- YOUR OBJECTIVE -
A single number is required: how many lines in the entries hold the word "mthi".

:: DATA LISTING ::

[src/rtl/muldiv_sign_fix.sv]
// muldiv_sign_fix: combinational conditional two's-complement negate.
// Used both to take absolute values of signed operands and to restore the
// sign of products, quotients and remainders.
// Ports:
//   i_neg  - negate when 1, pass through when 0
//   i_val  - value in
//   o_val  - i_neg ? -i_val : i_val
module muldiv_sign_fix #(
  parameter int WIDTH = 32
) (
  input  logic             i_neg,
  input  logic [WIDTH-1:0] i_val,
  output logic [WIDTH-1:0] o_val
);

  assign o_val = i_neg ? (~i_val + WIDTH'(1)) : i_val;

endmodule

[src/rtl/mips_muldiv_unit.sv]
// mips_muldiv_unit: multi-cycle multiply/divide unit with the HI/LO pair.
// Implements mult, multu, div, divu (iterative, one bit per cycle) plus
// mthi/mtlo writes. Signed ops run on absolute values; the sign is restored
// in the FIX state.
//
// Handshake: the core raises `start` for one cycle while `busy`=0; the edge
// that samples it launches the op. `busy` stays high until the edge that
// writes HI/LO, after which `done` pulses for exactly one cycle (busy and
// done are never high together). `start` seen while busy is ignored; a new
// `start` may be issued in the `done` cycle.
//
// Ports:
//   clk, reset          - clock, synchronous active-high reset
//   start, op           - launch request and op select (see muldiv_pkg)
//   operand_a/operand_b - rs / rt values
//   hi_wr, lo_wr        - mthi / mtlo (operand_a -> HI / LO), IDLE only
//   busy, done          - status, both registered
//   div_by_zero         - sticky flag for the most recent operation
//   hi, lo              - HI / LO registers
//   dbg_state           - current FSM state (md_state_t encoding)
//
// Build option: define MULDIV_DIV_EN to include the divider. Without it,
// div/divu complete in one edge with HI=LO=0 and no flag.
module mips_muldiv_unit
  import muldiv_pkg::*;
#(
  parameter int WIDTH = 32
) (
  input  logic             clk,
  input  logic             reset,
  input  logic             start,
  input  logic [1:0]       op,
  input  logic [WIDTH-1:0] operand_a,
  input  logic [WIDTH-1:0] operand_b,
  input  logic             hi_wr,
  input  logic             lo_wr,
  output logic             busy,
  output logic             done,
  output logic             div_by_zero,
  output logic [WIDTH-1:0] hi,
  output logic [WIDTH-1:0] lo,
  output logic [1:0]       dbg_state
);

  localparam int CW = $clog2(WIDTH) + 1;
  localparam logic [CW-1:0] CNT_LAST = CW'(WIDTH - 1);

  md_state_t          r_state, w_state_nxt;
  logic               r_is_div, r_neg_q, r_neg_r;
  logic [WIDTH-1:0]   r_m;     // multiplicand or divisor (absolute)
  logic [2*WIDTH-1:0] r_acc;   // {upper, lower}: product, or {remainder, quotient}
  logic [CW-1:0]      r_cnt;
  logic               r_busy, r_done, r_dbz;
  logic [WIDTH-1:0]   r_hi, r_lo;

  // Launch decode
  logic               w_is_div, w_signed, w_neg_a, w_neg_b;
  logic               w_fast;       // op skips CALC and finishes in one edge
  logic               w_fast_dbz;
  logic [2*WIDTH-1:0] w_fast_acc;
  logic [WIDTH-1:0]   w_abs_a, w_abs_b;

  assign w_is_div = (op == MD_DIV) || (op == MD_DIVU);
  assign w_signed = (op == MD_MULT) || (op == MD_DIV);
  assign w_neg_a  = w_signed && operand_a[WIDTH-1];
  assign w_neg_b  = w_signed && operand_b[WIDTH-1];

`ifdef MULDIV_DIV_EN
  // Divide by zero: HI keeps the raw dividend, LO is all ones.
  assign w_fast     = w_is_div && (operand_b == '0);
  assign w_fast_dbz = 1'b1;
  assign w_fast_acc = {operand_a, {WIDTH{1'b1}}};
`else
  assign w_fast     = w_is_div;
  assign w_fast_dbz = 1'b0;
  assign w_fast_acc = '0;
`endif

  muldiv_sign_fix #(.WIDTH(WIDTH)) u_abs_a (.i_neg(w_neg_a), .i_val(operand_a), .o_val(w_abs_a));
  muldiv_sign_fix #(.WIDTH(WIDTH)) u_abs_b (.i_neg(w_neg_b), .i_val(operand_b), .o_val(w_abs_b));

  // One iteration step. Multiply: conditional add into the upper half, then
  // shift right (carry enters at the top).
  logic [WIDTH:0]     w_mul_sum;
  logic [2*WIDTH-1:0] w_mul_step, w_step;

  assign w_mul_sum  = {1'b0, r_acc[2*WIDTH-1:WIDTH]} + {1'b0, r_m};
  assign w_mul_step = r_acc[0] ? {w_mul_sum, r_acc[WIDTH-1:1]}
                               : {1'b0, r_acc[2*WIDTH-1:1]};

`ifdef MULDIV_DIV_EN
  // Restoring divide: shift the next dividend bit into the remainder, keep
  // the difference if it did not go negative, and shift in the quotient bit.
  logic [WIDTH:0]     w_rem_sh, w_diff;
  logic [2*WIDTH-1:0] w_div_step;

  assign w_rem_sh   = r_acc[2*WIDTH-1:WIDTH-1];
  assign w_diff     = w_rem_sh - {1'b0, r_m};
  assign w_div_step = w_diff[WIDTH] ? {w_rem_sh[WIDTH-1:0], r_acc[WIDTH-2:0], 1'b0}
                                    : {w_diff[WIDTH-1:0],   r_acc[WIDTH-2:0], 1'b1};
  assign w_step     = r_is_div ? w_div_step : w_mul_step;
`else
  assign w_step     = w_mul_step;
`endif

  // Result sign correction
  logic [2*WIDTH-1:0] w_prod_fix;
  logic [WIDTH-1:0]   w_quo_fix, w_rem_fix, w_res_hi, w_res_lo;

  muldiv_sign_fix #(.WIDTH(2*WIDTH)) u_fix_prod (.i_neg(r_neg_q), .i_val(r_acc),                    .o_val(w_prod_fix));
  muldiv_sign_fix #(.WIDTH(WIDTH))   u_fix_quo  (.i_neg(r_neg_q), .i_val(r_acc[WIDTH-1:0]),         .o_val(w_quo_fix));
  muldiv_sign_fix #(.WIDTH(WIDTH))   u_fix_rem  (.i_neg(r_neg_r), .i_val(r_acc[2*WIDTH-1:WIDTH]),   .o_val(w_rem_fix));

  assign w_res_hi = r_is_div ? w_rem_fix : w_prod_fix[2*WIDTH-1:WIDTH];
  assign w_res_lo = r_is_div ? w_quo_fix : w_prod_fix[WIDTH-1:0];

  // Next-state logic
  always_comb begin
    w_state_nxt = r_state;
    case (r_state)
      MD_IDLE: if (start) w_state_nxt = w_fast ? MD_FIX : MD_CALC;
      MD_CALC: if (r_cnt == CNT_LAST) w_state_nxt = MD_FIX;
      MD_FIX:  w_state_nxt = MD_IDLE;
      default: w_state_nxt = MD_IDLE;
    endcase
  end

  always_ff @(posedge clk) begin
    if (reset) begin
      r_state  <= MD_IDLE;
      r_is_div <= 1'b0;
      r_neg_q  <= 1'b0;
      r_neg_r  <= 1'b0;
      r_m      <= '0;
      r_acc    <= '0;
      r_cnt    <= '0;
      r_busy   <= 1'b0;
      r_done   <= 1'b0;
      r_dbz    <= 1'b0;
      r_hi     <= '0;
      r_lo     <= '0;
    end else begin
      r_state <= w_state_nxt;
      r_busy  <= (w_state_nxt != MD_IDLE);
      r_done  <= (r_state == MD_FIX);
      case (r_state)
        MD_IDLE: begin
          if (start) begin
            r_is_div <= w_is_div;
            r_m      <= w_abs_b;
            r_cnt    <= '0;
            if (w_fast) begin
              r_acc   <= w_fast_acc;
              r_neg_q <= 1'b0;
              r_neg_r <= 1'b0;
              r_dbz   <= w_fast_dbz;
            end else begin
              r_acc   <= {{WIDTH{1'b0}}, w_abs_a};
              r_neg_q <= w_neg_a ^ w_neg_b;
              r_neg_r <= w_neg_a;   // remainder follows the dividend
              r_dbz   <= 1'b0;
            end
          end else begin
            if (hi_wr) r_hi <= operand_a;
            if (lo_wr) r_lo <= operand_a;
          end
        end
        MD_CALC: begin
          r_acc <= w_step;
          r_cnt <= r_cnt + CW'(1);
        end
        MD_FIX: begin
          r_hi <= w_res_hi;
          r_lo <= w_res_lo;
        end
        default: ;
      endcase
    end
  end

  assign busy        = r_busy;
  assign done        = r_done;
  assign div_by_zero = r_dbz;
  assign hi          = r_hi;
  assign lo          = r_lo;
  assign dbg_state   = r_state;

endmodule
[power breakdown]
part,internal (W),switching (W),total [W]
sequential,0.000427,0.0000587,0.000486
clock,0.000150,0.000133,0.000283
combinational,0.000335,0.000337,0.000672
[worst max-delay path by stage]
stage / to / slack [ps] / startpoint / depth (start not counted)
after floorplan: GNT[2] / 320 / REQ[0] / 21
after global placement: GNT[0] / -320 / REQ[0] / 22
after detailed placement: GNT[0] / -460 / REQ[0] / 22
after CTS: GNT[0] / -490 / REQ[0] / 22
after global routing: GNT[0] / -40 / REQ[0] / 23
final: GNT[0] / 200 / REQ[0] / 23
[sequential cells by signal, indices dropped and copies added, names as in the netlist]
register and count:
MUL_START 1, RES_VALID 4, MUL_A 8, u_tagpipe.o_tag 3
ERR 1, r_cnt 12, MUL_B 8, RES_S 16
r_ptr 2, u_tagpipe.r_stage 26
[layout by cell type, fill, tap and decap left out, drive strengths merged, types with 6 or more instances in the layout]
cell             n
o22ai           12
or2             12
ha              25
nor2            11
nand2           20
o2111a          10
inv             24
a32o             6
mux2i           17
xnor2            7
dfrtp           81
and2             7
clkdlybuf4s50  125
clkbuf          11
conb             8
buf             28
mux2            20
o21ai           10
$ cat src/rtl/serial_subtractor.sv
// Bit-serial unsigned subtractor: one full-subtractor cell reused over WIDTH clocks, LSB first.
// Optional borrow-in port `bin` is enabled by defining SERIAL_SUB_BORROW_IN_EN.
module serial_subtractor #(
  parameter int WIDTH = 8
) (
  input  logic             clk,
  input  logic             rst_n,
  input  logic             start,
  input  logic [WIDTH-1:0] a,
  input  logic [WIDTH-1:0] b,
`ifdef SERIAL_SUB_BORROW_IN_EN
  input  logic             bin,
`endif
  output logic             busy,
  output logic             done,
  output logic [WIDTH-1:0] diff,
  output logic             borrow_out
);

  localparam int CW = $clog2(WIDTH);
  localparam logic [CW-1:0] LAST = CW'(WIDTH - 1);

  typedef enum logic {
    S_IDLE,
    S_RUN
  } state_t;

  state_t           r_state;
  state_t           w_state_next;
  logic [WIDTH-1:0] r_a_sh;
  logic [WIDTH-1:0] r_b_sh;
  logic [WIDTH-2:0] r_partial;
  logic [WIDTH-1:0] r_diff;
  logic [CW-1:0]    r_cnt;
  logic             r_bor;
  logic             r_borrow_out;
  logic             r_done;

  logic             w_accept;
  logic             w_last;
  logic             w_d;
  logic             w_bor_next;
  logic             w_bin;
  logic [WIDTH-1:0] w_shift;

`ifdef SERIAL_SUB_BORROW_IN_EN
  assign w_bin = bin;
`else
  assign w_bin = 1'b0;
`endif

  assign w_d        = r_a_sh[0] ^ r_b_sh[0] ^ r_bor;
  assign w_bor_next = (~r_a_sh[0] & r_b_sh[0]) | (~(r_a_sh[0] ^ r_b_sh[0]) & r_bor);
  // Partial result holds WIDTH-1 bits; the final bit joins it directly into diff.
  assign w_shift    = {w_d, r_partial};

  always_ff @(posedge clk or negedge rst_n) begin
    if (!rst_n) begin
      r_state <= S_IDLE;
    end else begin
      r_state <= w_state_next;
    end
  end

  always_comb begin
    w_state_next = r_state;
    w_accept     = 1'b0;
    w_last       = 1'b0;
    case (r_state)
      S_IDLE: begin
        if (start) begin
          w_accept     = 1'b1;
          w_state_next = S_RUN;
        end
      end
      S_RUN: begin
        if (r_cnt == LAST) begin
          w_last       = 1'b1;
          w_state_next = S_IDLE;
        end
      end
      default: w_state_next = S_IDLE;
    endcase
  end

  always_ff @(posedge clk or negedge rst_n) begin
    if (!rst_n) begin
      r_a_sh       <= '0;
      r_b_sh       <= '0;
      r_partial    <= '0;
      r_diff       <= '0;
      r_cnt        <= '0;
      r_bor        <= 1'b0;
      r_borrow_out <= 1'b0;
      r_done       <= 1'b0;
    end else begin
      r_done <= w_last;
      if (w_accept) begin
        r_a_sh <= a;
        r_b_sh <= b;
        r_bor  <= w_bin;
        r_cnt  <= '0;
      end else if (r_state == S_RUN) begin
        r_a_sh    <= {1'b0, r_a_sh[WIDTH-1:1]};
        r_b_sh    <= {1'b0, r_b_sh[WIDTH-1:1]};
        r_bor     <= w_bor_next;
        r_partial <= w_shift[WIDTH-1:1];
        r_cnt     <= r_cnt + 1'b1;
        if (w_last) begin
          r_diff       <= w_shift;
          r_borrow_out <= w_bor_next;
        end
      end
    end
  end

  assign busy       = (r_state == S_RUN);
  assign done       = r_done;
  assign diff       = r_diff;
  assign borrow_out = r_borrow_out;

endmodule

:::

- TASK SOLUTION -
2